INFORMATION GIVEN Block Start
[src/design/orsfe_pkg.sv]
// Shared constants, codes and types of the on-off keyed remote switch frame encoder.
package orsfe_pkg;

  localparam int ADDRESS_BITS = 26;
  localparam int UNIT_BITS    = 4;
  localparam int DIM_BITS     = 4;
  localparam int ADDR_REG_W   = 26;
  localparam int PERIOD_W     = 10;
  localparam int CFG_DATA_W   = 26;
  localparam int CFG_IDX_W    = 1;
  localparam int TICK_W       = 16;
  localparam int FUNC_W       = 2;
  localparam int SHORT_W      = ADDRESS_BITS + 2 + UNIT_BITS;
  localparam int FRAME_W      = SHORT_W + DIM_BITS;
  localparam int IDX_W        = $clog2(FRAME_W + 2);
  localparam int IN_FIELD_W   = 1 + UNIT_BITS + DIM_BITS;
  localparam int IN_DATA_W    = ((IN_FIELD_W + 7) / 8) * 8;
  localparam int OUT_DATA_W   = 8;

  localparam logic [ADDR_REG_W-1:0] ADDRESS_RESET = '0;
  localparam logic [PERIOD_W-1:0]   PERIOD_RESET  = PERIOD_W'(260);

  typedef enum logic [FUNC_W-1:0] {
    FUNC_TICK  = 2'd0,
    FUNC_GROUP = 2'd1,
    FUNC_UNIT  = 2'd2,
    FUNC_DIM   = 2'd3
  } func_e;

  typedef enum logic [CFG_IDX_W-1:0] {
    REG_ADDRESS = 1'b0,
    REG_PERIOD  = 1'b1
  } cfg_reg_e;

  typedef enum logic [2:0] {
    SYM_START = 3'd0,
    SYM_STOP  = 3'd1,
    SYM_ONE   = 3'd2,
    SYM_ZERO  = 3'd3,
    SYM_DIM   = 3'd4
  } sym_e;

  typedef struct packed {
    logic [FRAME_W-1:0] bits;
    func_e              kind;
    logic [IDX_W-1:0]   idx;
    logic [1:0]         phase;
    logic [TICK_W-1:0]  ticks;
    logic               pin;
    logic               active;
  } frame_state_t;

  typedef struct packed {
    sym_e sym;
    logic two_pulse;
    logic phase_done;
  } sym_info_t;

  typedef struct packed {
    logic pin;
    logic busy;
    logic accepted;
    logic frame_end;
  } result_t;

endpackage

[src/design/orsfe_timing.sv]
// Symbol decode and phase length compare for the current frame position.
module orsfe_timing (
  input  orsfe_pkg::frame_state_t        state_i,
  input  logic [orsfe_pkg::PERIOD_W-1:0] period_i,
  output orsfe_pkg::sym_info_t           info_o
);
  import orsfe_pkg::*;

  logic [IDX_W-1:0]   n_bits;
  logic [IDX_W-1:0]   bit_pos;
  logic [FRAME_W-1:0] shifted;
  logic [TICK_W-1:0]  t;
  logic [TICK_W-1:0]  t_start;
  logic [TICK_W-1:0]  t_stop;
  logic [TICK_W-1:0]  t_five;
  logic [TICK_W-1:0]  len;
  logic [TICK_W-1:0]  ticks_inc;
  sym_e               sym;

  always_comb begin
    n_bits  = (state_i.kind == FUNC_DIM) ? IDX_W'(FRAME_W) : IDX_W'(SHORT_W);
    bit_pos = n_bits - state_i.idx;
    shifted = state_i.bits >> bit_pos;
    if (state_i.idx == '0) begin
      sym = SYM_START;
    end else if (state_i.idx > n_bits) begin
      sym = SYM_STOP;
    end else if (state_i.kind == FUNC_DIM && state_i.idx == IDX_W'(ADDRESS_BITS + 2)) begin
      sym = SYM_DIM;
    end else if (shifted[0]) begin
      sym = SYM_ONE;
    end else begin
      sym = SYM_ZERO;
    end
  end

  always_comb begin
    t       = (period_i == '0) ? TICK_W'(1) : TICK_W'(period_i);
    t_start = (t << 3) + (t << 1) + (t >> 1);
    t_stop  = (t << 5) + (t << 3);
    t_five  = (t << 2) + t;
    len     = t;
    if (state_i.phase[0]) begin
      case (sym)
        SYM_START: len = t_start;
        SYM_STOP:  len = t_stop;
        SYM_DIM:   len = t;
        SYM_ONE:   len = state_i.phase[1] ? t_five : t;
        SYM_ZERO:  len = state_i.phase[1] ? t : t_five;
        default:   len = t;
      endcase
    end
    ticks_inc = state_i.ticks + TICK_W'(1);
  end

  assign info_o.sym        = sym;
  assign info_o.two_pulse  = (sym != SYM_START) && (sym != SYM_STOP);
  assign info_o.phase_done = (ticks_inc >= len);

endmodule

[src/design/orsfe_frame.sv]
// Frame state registers and the per-beat waveform update.
module orsfe_frame (
  input  logic                             clk_i,
  input  logic                             rst_ni,
  input  logic                             step_i,
  input  orsfe_pkg::func_e                 func_i,
  input  logic                             switch_on_i,
  input  logic [orsfe_pkg::UNIT_BITS-1:0]  unit_i,
  input  logic [orsfe_pkg::DIM_BITS-1:0]   dim_level_i,
  input  logic [orsfe_pkg::ADDR_REG_W-1:0] address_i,
  input  logic [orsfe_pkg::PERIOD_W-1:0]   period_i,
  output orsfe_pkg::result_t               result_o
);
  import orsfe_pkg::*;

  frame_state_t        state_q;
  frame_state_t        state_d;
  sym_info_t           info;
  logic [SHORT_W-1:0]  short_bits;
  logic                acc;
  logic                fend;

  orsfe_timing u_timing (
    .state_i  (state_q),
    .period_i (period_i),
    .info_o   (info)
  );

  always_comb begin
    short_bits = {address_i[ADDRESS_BITS-1:0],
                  (func_i == FUNC_GROUP),
                  (func_i == FUNC_DIM) ? 1'b0 : switch_on_i,
                  (func_i == FUNC_GROUP) ? {UNIT_BITS{1'b0}} : unit_i};
    state_d = state_q;
    acc     = 1'b0;
    fend    = 1'b0;
    if (func_i != FUNC_TICK) begin
      if (!state_q.active) begin
        state_d.bits   = (func_i == FUNC_DIM) ? {short_bits, dim_level_i}
                                              : FRAME_W'(short_bits);
        state_d.kind   = func_i;
        state_d.idx    = '0;
        state_d.phase  = 2'd0;
        state_d.ticks  = '0;
        state_d.pin    = 1'b1;
        state_d.active = 1'b1;
        acc            = 1'b1;
      end
    end else if (state_q.active) begin
      state_d.ticks = state_q.ticks + TICK_W'(1);
      if (info.phase_done) begin
        state_d.ticks = '0;
        if (!state_q.phase[0]) begin
          state_d.phase = state_q.phase + 2'd1;
          state_d.pin   = 1'b0;
        end else if (state_q.phase == 2'd1 && info.two_pulse) begin
          state_d.phase = 2'd2;
          state_d.pin   = 1'b1;
        end else if (info.sym == SYM_STOP) begin
          state_d = '0;
          fend    = 1'b1;
        end else begin
          state_d.idx   = state_q.idx + IDX_W'(1);
          state_d.phase = 2'd0;
          state_d.pin   = 1'b1;
        end
      end
    end
  end

  always_ff @(posedge clk_i or negedge rst_ni) begin
    if (!rst_ni) begin
      state_q <= '0;
    end else if (step_i) begin
      state_q <= state_d;
    end
  end

  assign result_o.pin       = state_d.pin;
  assign result_o.busy      = state_d.active;
  assign result_o.accepted  = acc;
  assign result_o.frame_end = fend;

endmodule

[src/design/ook_remote_switch_frame_encoder_unit.sv]
// Top level: config registers, input beat register, frame core and result register.
// A beat taken at the input passes through the input beat register and then the result register before it is presented.
// Throughput: one beat per cycle while the result side does not stall; the frame update is a single pass per beat.
// Backpressure on the result side stalls the input register and the frame core together.
// Reset clears the frame state and both beat valid flags; address resets to 0, period to 260.
module ook_remote_switch_frame_encoder_unit (
  input  logic                              clk_i,
  input  logic                              rst_ni,
  input  logic                              s_axis_tvalid_i,
  output logic                              s_axis_tready_o,
  // switch_on [0], unit [4:1], dim_level [8:5], zero fill above
  input  logic [orsfe_pkg::IN_DATA_W-1:0]   s_axis_tdata_i,
  // func [1:0]
  input  logic [orsfe_pkg::FUNC_W-1:0]      s_axis_tuser_i,
  output logic                              m_axis_tvalid_o,
  input  logic                              m_axis_tready_i,
  // pin_level [0], busy_res [1], accepted [2], zero fill above
  output logic [orsfe_pkg::OUT_DATA_W-1:0]  m_axis_tdata_o,
  output logic                              m_axis_tlast_o,
  input  logic                              cfg_we_i,
  input  logic [orsfe_pkg::CFG_IDX_W-1:0]   cfg_idx_i,
  input  logic [orsfe_pkg::CFG_DATA_W-1:0]  cfg_wdata_i
);
  import orsfe_pkg::*;

  logic [ADDR_REG_W-1:0] address_q;
  logic [PERIOD_W-1:0]   period_q;
  logic                  in_vld_q;
  func_e                 in_func_q;
  logic                  in_sw_q;
  logic [UNIT_BITS-1:0]  in_unit_q;
  logic [DIM_BITS-1:0]   in_dim_q;
  logic                  out_vld_q;
  result_t               out_q;
  result_t               result;
  logic                  out_free;
  logic                  step;

  assign out_free        = !out_vld_q || m_axis_tready_i;
  assign step            = in_vld_q && out_free;
  assign s_axis_tready_o = !in_vld_q || out_free;

  always_ff @(posedge clk_i or negedge rst_ni) begin
    if (!rst_ni) begin
      address_q <= ADDRESS_RESET;
      period_q  <= PERIOD_RESET;
    end else if (cfg_we_i) begin
      unique case (cfg_reg_e'(cfg_idx_i))
        REG_ADDRESS: address_q <= cfg_wdata_i[ADDR_REG_W-1:0];
        REG_PERIOD:  period_q  <= cfg_wdata_i[PERIOD_W-1:0];
        default: ;
      endcase
    end
  end

  always_ff @(posedge clk_i or negedge rst_ni) begin
    if (!rst_ni) begin
      in_vld_q <= 1'b0;
    end else if (s_axis_tready_o) begin
      in_vld_q <= s_axis_tvalid_i;
    end
  end

  always_ff @(posedge clk_i) begin
    if (s_axis_tready_o && s_axis_tvalid_i) begin
      in_func_q <= func_e'(s_axis_tuser_i);
      in_sw_q   <= s_axis_tdata_i[0];
      in_unit_q <= s_axis_tdata_i[UNIT_BITS:1];
      in_dim_q  <= s_axis_tdata_i[UNIT_BITS+DIM_BITS:UNIT_BITS+1];
    end
  end

  orsfe_frame u_frame (
    .clk_i       (clk_i),
    .rst_ni      (rst_ni),
    .step_i      (step),
    .func_i      (in_func_q),
    .switch_on_i (in_sw_q),
    .unit_i      (in_unit_q),
    .dim_level_i (in_dim_q),
    .address_i   (address_q),
    .period_i    (period_q),
    .result_o    (result)
  );

  always_ff @(posedge clk_i or negedge rst_ni) begin
    if (!rst_ni) begin
      out_vld_q <= 1'b0;
    end else if (out_free) begin
      out_vld_q <= in_vld_q;
    end
  end

  always_ff @(posedge clk_i) begin
    if (step) begin
      out_q <= result;
    end
  end

  assign m_axis_tvalid_o = out_vld_q;
  assign m_axis_tdata_o  = {{(OUT_DATA_W - 3){1'b0}}, out_q.accepted, out_q.busy, out_q.pin};
  assign m_axis_tlast_o  = out_q.frame_end;

endmodule

[config.mk]
export PLATFORM = sky130hd
export DESIGN_NAME = ook_remote_switch_frame_encoder_unit
export DESIGN_NICKNAME = d
export VERILOG_FILES = /design/src/design/orsfe_pkg.sv /design/src/design/orsfe_timing.sv /design/src/design/orsfe_frame.sv /design/src/design/ook_remote_switch_frame_encoder_unit.sv
export SDC_FILE = /design/constraint.sdc
export NUM_CORES = 1
export LEC_CHECK = 0
export BUFFER_PORTS_ARGS = -buffer_cell sky130_fd_sc_hd__clkbuf_2
export CAP_MARGIN = 40
export CORE_MARGIN = 3
export CORE_UTILIZATION = 60
export CTS_BUF_LIST = sky130_fd_sc_hd__clkbuf_8
export CTS_CLUSTER_SIZE = 16
export DETAILED_ROUTE_END_ITERATION = 7
export MAX_ROUTING_LAYER = met4
export PLACE_DENSITY = 0.82
export SETUP_SLACK_MARGIN = 0.3
export SYNTH_ARGS = -nofsm -noshare
export SYNTH_HDL_FRONTEND = slang
export SYNTH_SLANG_ARGS = --single-unit
[constraint.sdc]
create_clock -name clk_i -period 6.92 [get_ports clk_i]
set_clock_uncertainty 0.2 [all_clocks]
set_input_delay 0.346 -clock clk_i [delete_from_list [all_inputs] [get_ports clk_i]]
set_output_delay 0.346 -clock clk_i [all_outputs]
set_load 0.01 [all_outputs]
==> flow_summary.yaml, run 1 <==
drt:
  vias: 6540
  antenna_left: 0
  wire_per_inst_um: 18.5
  wl_um: 19500
  avgViaCountPerCell: 6.23
  drt_iter0_drc: 570
  first_pass_iters: 8
  drcViolationCount: 0
placement:
  post-place-ws_ns: 0.590
  place_congestion: 0.925
  hpwl_um: 13200
  io_buffers: 48
setup_path:
  crit_top_cell: "nor2_1"
  cp-end-kind: "flop"
  arrival_ns: 6.38
  start_kind: "flop"
  crit_buf_inv: 1
  worstPathRequired_ns: 7.06
  cp_max_fo: 16
  path_cells: "nor2_1 -> a31oi_1 -> inv_1 -> ha_1 -> xor2_1 -> fa_1 -> a21o_1 -> a21oi_1 -> o21bai_1 -> a2111oi_1 -> nor2_1 -> xnor2_1 -> o22ai_1 -> o21ai_1 -> ha_1 -> nand4_1 -> nor2_1 -> a21oi_1 -> o211ai_1 -> and2_1 -> a41o_1 -> and3b_1 -> a221o_1"
  max_stage_delay_ns: 0.70
  slowest_stage: "dfrtp_1"
  cp_top_family: "compound AO/OA/AOI/OAI gates"
  path_class: "reg -> reg"
job:
  cap_viol_max_count: 0
pwr:
  leakage_nw: 3.79
  netSwitchingPower_uw: 870
  power-per-cell-area_nw_per_um2: 265
  p_comb_share_pct: 35.0
  p_clk_share_pct: 26.5
  swShare_pct: 37.4
  p_total_mw: 2.33
  power_frac_seq_pct: 38.5
  p_int_mw: 1.46
  ir_drop_v: 0.000273
global_route:
  grt_pass1_vias: 6594
  grt_pass1_wl_um: 32500
  grt-ovfl-total: 0
  grt_max_degree: 49
  grt_usage_pct: 29.3
  antenna_found_initial: 0
synthesis:
  synth-edff-count: 15
  syn_avg_cell_area_um2: 9.55
  synth_top_area_share_pct: 32.6
  netlist_area_um2: 7670
  synth_commonest_cells: "nand2_1 (125), dfrtp_1 (100), a21oi_1 (81)"
  yosysMostFrequentCell: "nand2_1"
  ys_seq_area_share_pct: 39.2
  netlist-cell-type-count: 72
  yosys-top-cells-area: "dfrtp_1 (33%), ha_1 (6.4%), nand2_1 (6.1%)"
  ys.flop_type: "dfrtp_1"
  synthCells: 803
  async_reset_ff_share_pct: 87.2
  ys_ff_latch: 117
  synth_top_area_cell: "dfrtp_1"
  ys_warn_count: 0
sta:
  rsz0062_at_grt: "no"
  setup_ws_ns: 0.686
  slew_headroom_pct: 37.0
  max_clock_freq_mhz: 160
  worst_slew_pin_slew_ns: 0.942
  hold_violations: 0
  post-route-min-period_ns: 6.23
  finalCritPeriodShare_pct: 90.1
  finalSetupViolCount: 0
  final.setup.tns_ns: 0
  drv_slew: 0
clocking:
  root_buffer: "clkbuf_8"
  cts_tree: "done"
  clock_latency_ns: 0.46
  cts_buffers: 17
  clk_pin_slew_ns: 0.08
  cts_max_path_buffers: 2
  htree_levels: 4
  cts.sink_count: 117
min_path:
  hp-class: "in -> reg"
floorplan:
  die_w_um: 119
  core_area_um2: 12300
  die_height_um: 119
  io_pins: 61
  start_util_pct: 62.5
  core.rowCount: 40
  die-area_um2: 14200
cells_and_area:
  seq_area_um2: 3010
  areaGrowthSynthToFinish_pct: 14.5
  multi_input_area_um2: 4320
  drive_gt1_share_pct: 16.7
  fillers: 868
  final_nets: 963
  antenna_cells: 0
outcome:
  status: "complete, no violations"
==> logic make-up (layout without fill, tap and decap cells) <==
kind of cell             after synthesis  count (layout)  share of synthesized area [%]
flip-flops                           117             117                           39.2
adder cells (fa/ha/maj)               47              47                           8.19
AND/OR/NAND/NOR                      230             230                           13.9
other                                  1               5                         0.0489
multiplexers                          59              59                           10.5
XOR/XNOR                              40              40                           4.67
buffers and inverters                 85             159                           4.76
AO/OA/AOI/OAI                        224             224                           18.7
==> worst register-to-register path: cells and delay by family, from the launching register on <==
family / cells / cell delay, ns
buffers and inverters: 1 / 0.10
adders and majority gates: 3 / 1.09
DFF: 1 / 0.70
AOI/OAI and AO/OA: 11 / 2.67
and+or+nand+nor: 6 / 0.93
xor gates and xnor gates: 2 / 0.42
==> stage by stage <==
step / hold WS (ns) / util [%] / cell area (um2) / cells
5_1_grt: 0.0376 / 71.6 / 8780 / 1049
2_1_floorplan: -0.150 / - / 7680 / 807
4_1_cts: 0.0142 / 71.6 / 8770 / 1049
6_report: 0.0172 / 71.6 / 8780 / 1049
3_3_place_gp: 0.0575 / 64.7 / 7930 / 973
3_5_place_dp: 0.0603 / 65.2 / 7990 / 977
==> final timing paths <==
kind | endpoint | start | slack, ns | cells after the start
hold / removal | m_axis_tvalid_o$_DFFE_PN0P_ | m_axis_tready_i | 0.02 | 3
hold reg to reg | period_q[0]$_DFFE_PN0P_ | period_q[0]$_DFFE_PN0P_ | 0.31 | 1
max in group asynchronous | period_q[8]$_DFFE_PN1P_ | rst_ni | 5.31 | 4
min in group asynchronous | u_frame.state_q[3]$_DFFE_PN0P_ | rst_ni | 0.13 | 2
setup reg to reg | u_frame.state_q[19]$_DFFE_PN0P_ | period_q[4]$_DFFE_PN0P_ | 0.69 | 23
setup / recovery | u_frame.state_q[19]$_DFFE_PN0P_ | period_q[4]$_DFFE_PN0P_ | 0.69 | 23
==> layout by cell type, fill, tap and decap left out, drive strengths merged, types with 10 or more instances in the layout <==
master | netlist | layout
nand2 | 125 | 125
dfrtp | 100 | 100
a21oi | 81 | 81
clkbuf | 43 | 64
o21ai | 54 | 54
dlygate4sd3 | 0 | 40
ha | 39 | 39
mux2 | 37 | 37
inv | 29 | 35
xnor2 | 26 | 26
nor2 | 26 | 26
nand3 | 20 | 20
a21o | 15 | 15
edfxtp | 15 | 15
xor2 | 14 | 14
a22o | 13 | 13
nand2b | 12 | 12
mux2i | 12 | 12
buf | 13 | 11
mux4 | 10 | 10
==> cell type report <==
class / count / area share (%)
repair buffers: 98 / 8.55
flip-flops and latches: 117 / 34.2
clock buffers: 17 / 2.66
inverters: 29 / 1.24
multi-input cells: 605 / 49.2
well taps: 168 / 2.39
clock inverters: 15 / 1.68
==> layer usage <==
layer / wire, um / global-route usage, % / up-vias
met1: 7890 / 36.2 / 3189
met4: 443 / 9.70 / 0
met3: 1260 / 6.79 / 45
li1: - / - / 3021
met2: 9860 / 48.0 / 285
met5: 0 / - / -
==> repair_timing <==
| item | CTS | global route |
|---|---|---|
| hold endpoints to repair | 72 | 0 |
| setup buffers | 0 | 0 |
| resized for setup | 0 | 3 |
| hold buffers | 40 | 0 |
| setup endpoints to repair | 0 | 41 |
==> registers in the layout, summed over array words and instances (netlist names) <==
signal,count
address_q,26
in_dim_q,4
in_sw_q,1
in_vld_q,1
m_axis_tlast_o,1
in_unit_q,4
m_axis_tdata_o,3
m_axis_tvalid_o,1
u_frame.state_q,64
in_func_q,2
period_q,10
==> power groups by stage <==
stage	logic (mW)	registers (mW)	clock network, mW
global route	0.895	0.908	0.652
CTS	0.800	0.891	0.618
detailed placement	0.774	0.905	0
finish	0.814	0.896	0.617
floorplan	0.626	0.857	0
global placement	0.737	0.897	0
(Power assumes the default switching activity.)
==> inputs of run 2 (changes only) <==
--- a/config.mk
+++ b/config.mk
@@ -5,7 +5,7 @@
 export SDC_FILE = /design/constraint.sdc
 export NUM_CORES = 1
 export LEC_CHECK = 0
-export BUFFER_PORTS_ARGS = -buffer_cell sky130_fd_sc_hd__clkbuf_2
+export BUFFER_PORTS_ARGS = -buffer_cell sky130_fd_sc_hd__buf_2
 export CAP_MARGIN = 40
 export CORE_MARGIN = 3
 export CORE_UTILIZATION = 60
==> flow_summary.yaml, run 2 (same netlist as run 1, synthesis figures left out) <==
sta:
  post-route-min-period_ns: 6.09
  drv_slew: 0
  finalSetupViolCount: 0
  hold_violations: 0
  slew_headroom_pct: 36.5
  rsz0062_at_grt: "no"
  final.setup.tns_ns: 0
  worst_slew_pin_slew_ns: 0.950
  setup_ws_ns: 0.829
  finalCritPeriodShare_pct: 88.0
  max_clock_freq_mhz: 164
setup_path:
  path_cells: "nor2_1 -> a31oi_1 -> inv_1 -> ha_1 -> xor2_1 -> ha_1 -> a21o_1 -> a21oi_1 -> o21bai_1 -> a2111o_1 -> a41oi_1 -> nor2_1 -> o2111ai_1 -> a21boi_0 -> ha_1 -> a21oi_1 -> nor2b_1 -> o21ai_0 -> o211ai_1 -> and2_1 -> a41o_1 -> and3b_1 -> a221o_1"
  worstPathRequired_ns: 7.06
  cp-end-kind: "flop"
  max_stage_delay_ns: 0.68
  cp_max_fo: 16
  start_kind: "flop"
  crit_top_cell: "ha_1"
  path_class: "reg -> reg"
  slowest_stage: "dfrtp_1"
  arrival_ns: 6.23
global_route:
  grt-ovfl-total: 0
  grt_max_degree: 51
  antenna_found_initial: 0
  grt_pass1_vias: 6574
  grt_pass1_wl_um: 32300
  grt_usage_pct: 29.2
cells_and_area:
  drive_gt1_share_pct: 16.7
  final_nets: 964
  fin_util_pct: 71.8
  layout_commonest_cell: "nand2_1"
  areaGrowthSynthToFinish_pct: 14.8
  regMostFlops: "u_frame.state_q"
  final_cell_mix: "nand2_1 (125), dfrtp_1 (100), a21oi_1 (80)"
  antenna_cells: 0
  biggestRegsByFlops: "u_frame.state_q x64, address_q x26, period_q x10"
  largest_register_ffs: 64
  final_area_um2: 8800
clocking:
  cts_tree: "done"
  cts_buffers: 17
  cts_max_path_buffers: 2
  postCtsSetupBuffers: 0
  htree_levels: 4
  clk_pin_slew_ns: 0.08
  root_buffer: "clkbuf_8"
  clock_latency_ns: 0.47
  cts.sink_count: 117
placement:
  place_congestion: 0.921
  hpwl_um: 12800
  post-place-ws_ns: 0.635
  io_buffers: 48
  place_area_um2: 7990
job:
  cap_viol_max_count: 0
drt:
  drcViolationCount: 0
  wl_um: 19500
  vias: 6530
  avgViaCountPerCell: 6.22
  first_pass_iters: 5
  wire_per_inst_um: 18.5
  drt_iter0_drc: 565
  antenna_left: 0
pwr:
  leakage_nw: 3.80
  ir_drop_v: 0.000206
  power-per-cell-area_nw_per_um2: 267
  p_total_mw: 2.35
floorplan:
  io_pins: 61
  core.rowCount: 40
  core_area_um2: 12300
  die-area_um2: 14200
  die_w_um: 119
  start_util_pct: 62.5
  die_height_um: 119
min_path:
  hp-class: "in -> async"
outcome:
  status: "complete, no violations"
-- run 2: changes by cell type in the layout (fill, tap and decap cells not counted) --
cell | before | now
buf_2 | 1 | 48
clkbuf_2 | 47 | 0
clkinv_2 | 1 | 0
clkinvlp_4 | 5 | 2
dlygate4sd3_1 | 40 | 41
inv_6 | 4 | 6
inv_8 | 2 | 4
-- run 2: per-layer routing --
layer,GRT usage [%],up-vias,wire [um]
li1,-,3007,-
met5,-,-,0
met3,6.13,57,1240
met1,36.4,3176,8040
met4,11.9,0,575
met2,46.6,290,9620
-- run 2: repair_timing --
| action | CTS | global route |
|---|---|---|
| setup endpoints to repair | 0 | 44 |
| hold endpoints to repair | 73 | 0 |
| hold buffers | 41 | 0 |
| resized for setup | 0 | 3 |
-- run 2: through the flow --
| step | hold slack [ns] | instances |
|---|---|---|
| after global placement | 0.0582 | 973 |
| after global routing | 0.135 | 1050 |
| after CTS | 0.113 | 1050 |
| after detailed placement | 0.0649 | 977 |
| after floorplan | -0.150 | 807 |
| final | 0.121 | 1050 |
-- run 2: worst max-delay path, delay by kind of cell (launching register included) --
family,cells,cell delay [ns]
buffers and inverters,1,0.11
flip-flops,1,0.68
XOR/XNOR,1,0.27
AO/OA/AOI/OAI,13,2.97
AND/OR/NAND/NOR,5,0.74
adder cells (fa/ha/maj),3,0.97
-- run 2: final cells by class --
type	instances	area [um2]
Inverter	29	109
Clock buffer	17	234
Timing Repair Buffer	99	761
Sequential cell	117	3010
Multi-Input combinational cell	605	4320
Fill cell	903	3460
Tap cell	168	210
Clock inverter	15	160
INFORMATION GIVEN Block End
■ YOUR OBJECTIVE
Lines from the top of the data above through the line containing "localparam int CFG_DATA_W" must be repeated exactly. All other lines stay out.

■ SOLUTION TO THIS PROBLEM
[src/design/orsfe_pkg.sv]
// Shared constants, codes and types of the on-off keyed remote switch frame encoder.
package orsfe_pkg;

  localparam int ADDRESS_BITS = 26;
  localparam int UNIT_BITS    = 4;
  localparam int DIM_BITS     = 4;
  localparam int ADDR_REG_W   = 26;
  localparam int PERIOD_W     = 10;
  localparam int CFG_DATA_W   = 26;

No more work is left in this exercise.